Return every line from the records below with the string "each".
───── MATERIAL PROVIDED ─────
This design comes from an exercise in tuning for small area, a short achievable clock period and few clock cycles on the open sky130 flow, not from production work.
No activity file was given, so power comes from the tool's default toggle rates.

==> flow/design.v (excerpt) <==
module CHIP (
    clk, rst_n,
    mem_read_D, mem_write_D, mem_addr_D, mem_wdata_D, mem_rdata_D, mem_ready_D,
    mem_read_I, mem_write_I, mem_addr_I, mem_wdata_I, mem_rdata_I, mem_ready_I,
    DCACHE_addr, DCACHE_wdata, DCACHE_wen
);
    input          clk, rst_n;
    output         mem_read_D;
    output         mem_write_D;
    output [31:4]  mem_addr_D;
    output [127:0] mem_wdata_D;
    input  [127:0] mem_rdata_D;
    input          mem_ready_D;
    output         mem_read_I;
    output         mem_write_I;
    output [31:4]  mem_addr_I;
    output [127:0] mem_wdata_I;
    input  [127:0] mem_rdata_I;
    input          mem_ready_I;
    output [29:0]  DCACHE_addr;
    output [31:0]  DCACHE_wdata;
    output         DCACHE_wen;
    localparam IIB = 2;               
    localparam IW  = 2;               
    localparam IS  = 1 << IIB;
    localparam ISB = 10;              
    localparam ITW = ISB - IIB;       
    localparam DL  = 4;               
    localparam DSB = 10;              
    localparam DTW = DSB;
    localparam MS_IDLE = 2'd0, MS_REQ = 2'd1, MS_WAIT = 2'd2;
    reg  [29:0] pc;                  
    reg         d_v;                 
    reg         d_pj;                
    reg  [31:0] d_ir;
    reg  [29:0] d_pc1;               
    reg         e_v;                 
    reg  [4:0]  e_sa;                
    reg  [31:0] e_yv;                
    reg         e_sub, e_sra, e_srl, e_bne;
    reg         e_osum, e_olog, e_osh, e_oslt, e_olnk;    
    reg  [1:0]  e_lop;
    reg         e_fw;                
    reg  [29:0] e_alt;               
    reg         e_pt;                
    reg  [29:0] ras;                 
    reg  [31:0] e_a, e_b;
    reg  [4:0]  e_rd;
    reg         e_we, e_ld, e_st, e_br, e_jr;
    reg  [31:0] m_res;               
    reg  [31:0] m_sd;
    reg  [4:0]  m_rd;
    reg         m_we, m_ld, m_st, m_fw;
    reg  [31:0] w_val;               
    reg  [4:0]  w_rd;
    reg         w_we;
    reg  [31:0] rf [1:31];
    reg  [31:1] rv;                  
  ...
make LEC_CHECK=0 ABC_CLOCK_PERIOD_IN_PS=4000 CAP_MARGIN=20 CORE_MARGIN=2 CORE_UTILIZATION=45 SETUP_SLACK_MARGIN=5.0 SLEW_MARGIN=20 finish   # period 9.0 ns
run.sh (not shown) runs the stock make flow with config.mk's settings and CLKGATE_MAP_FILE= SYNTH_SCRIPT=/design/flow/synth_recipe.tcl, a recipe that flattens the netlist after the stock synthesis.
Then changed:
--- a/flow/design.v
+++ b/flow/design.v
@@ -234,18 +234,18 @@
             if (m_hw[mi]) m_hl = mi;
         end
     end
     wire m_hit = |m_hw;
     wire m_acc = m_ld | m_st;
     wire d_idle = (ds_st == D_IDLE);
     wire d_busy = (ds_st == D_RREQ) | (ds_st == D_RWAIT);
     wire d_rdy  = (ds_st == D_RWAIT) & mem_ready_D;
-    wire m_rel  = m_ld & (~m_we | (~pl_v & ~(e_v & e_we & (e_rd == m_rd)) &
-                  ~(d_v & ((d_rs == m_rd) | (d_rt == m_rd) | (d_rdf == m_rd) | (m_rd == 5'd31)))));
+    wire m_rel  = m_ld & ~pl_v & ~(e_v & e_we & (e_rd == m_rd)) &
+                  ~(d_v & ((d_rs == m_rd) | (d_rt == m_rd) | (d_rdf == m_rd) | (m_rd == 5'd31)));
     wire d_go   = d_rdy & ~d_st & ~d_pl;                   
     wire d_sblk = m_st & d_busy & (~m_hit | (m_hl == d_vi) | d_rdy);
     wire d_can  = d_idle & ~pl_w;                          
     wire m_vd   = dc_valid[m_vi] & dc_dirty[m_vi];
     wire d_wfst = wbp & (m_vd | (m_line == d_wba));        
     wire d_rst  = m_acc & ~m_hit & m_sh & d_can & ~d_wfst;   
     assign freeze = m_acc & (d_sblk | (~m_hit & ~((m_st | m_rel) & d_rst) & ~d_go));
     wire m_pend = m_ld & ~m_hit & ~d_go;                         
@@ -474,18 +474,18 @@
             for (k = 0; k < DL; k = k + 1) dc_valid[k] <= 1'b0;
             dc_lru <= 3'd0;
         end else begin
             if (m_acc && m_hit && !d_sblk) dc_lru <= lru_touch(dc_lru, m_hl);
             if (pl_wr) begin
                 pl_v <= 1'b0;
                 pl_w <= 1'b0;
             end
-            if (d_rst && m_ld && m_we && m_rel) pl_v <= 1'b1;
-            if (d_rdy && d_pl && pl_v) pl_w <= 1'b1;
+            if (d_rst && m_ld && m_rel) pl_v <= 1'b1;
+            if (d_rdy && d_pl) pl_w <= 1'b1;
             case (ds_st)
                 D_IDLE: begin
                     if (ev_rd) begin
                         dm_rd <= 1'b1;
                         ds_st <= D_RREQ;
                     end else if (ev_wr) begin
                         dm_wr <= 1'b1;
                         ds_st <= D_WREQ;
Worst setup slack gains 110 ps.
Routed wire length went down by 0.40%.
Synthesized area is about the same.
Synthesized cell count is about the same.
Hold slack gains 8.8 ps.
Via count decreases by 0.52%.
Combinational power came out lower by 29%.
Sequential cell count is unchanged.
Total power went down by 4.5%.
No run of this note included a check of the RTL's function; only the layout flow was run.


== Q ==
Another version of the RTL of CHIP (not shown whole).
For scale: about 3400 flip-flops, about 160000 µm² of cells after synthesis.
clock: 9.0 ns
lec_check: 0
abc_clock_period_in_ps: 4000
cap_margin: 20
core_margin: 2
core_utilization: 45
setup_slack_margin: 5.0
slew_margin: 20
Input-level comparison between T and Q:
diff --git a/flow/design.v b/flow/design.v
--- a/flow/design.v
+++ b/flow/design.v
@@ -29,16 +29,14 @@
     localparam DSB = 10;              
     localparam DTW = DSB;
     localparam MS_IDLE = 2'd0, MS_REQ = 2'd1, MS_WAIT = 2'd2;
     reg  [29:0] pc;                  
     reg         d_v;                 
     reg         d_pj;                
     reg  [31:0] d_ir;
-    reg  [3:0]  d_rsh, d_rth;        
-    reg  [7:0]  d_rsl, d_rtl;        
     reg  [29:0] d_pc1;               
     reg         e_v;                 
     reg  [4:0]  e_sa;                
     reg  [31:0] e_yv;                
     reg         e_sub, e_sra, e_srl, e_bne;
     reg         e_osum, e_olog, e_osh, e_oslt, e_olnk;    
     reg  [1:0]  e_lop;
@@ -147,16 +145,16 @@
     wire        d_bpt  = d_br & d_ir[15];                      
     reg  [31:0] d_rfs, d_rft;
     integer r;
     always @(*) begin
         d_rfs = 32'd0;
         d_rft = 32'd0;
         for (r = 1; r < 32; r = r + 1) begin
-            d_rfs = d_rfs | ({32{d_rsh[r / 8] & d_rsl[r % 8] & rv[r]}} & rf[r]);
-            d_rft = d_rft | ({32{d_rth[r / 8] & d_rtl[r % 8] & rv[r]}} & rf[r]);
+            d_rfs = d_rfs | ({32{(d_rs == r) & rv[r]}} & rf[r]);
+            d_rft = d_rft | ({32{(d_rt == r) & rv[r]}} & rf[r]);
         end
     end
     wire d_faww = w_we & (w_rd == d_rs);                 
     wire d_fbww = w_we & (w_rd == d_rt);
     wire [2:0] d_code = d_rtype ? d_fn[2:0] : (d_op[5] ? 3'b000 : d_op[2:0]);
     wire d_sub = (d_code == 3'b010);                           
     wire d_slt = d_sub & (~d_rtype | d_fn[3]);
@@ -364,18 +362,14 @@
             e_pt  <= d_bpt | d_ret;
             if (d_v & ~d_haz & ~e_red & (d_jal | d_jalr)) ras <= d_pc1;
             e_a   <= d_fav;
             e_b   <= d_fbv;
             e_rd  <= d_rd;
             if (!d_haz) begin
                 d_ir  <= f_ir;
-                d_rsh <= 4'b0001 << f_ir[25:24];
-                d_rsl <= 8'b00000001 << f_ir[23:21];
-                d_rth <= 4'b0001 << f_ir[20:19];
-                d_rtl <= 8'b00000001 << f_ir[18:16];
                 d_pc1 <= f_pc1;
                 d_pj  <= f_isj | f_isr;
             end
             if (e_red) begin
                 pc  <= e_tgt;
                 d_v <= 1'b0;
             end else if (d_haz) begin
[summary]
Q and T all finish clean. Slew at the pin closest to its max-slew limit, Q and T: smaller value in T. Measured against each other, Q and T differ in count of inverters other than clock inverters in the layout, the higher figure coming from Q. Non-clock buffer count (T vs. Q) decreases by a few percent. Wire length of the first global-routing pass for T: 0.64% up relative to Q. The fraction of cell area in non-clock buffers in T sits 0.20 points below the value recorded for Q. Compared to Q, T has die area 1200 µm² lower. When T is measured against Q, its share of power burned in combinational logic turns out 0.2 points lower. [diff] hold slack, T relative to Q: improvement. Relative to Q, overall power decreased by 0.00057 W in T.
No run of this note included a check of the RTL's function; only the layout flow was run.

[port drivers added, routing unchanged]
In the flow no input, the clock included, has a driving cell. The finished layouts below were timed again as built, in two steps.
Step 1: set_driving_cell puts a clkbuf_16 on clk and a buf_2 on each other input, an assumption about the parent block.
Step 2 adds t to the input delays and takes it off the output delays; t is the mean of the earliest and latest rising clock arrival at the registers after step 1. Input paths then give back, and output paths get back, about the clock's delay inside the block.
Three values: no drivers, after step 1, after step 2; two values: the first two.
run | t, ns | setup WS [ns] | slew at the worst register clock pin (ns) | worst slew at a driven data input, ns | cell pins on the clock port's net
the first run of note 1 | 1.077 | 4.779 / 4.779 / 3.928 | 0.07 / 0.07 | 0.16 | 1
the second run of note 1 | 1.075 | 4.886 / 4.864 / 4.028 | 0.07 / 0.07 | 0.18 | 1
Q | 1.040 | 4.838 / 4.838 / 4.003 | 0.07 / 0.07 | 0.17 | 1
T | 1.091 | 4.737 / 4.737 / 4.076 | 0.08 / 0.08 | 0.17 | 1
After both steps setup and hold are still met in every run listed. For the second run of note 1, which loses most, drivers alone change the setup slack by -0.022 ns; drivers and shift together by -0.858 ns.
─────
### [ANSWER TO THE PROBLEM]
Q and T all finish clean. Slew at the pin closest to its max-slew limit, Q and T: smaller value in T. Measured against each other, Q and T differ in count of inverters other than clock inverters in the layout, the higher figure coming from Q. Non-clock buffer count (T vs. Q) decreases by a few percent. Wire length of the first global-routing pass for T: 0.64% up relative to Q. The fraction of cell area in non-clock buffers in T sits 0.20 points below the value recorded for Q. Compared to Q, T has die area 1200 µm² lower. When T is measured against Q, its share of power burned in combinational logic turns out 0.2 points lower. [diff] hold slack, T relative to Q: improvement. Relative to Q, overall power decreased by 0.00057 W in T.
Step 1: set_driving_cell puts a clkbuf_16 on clk and a buf_2 on each other input, an assumption about the parent block.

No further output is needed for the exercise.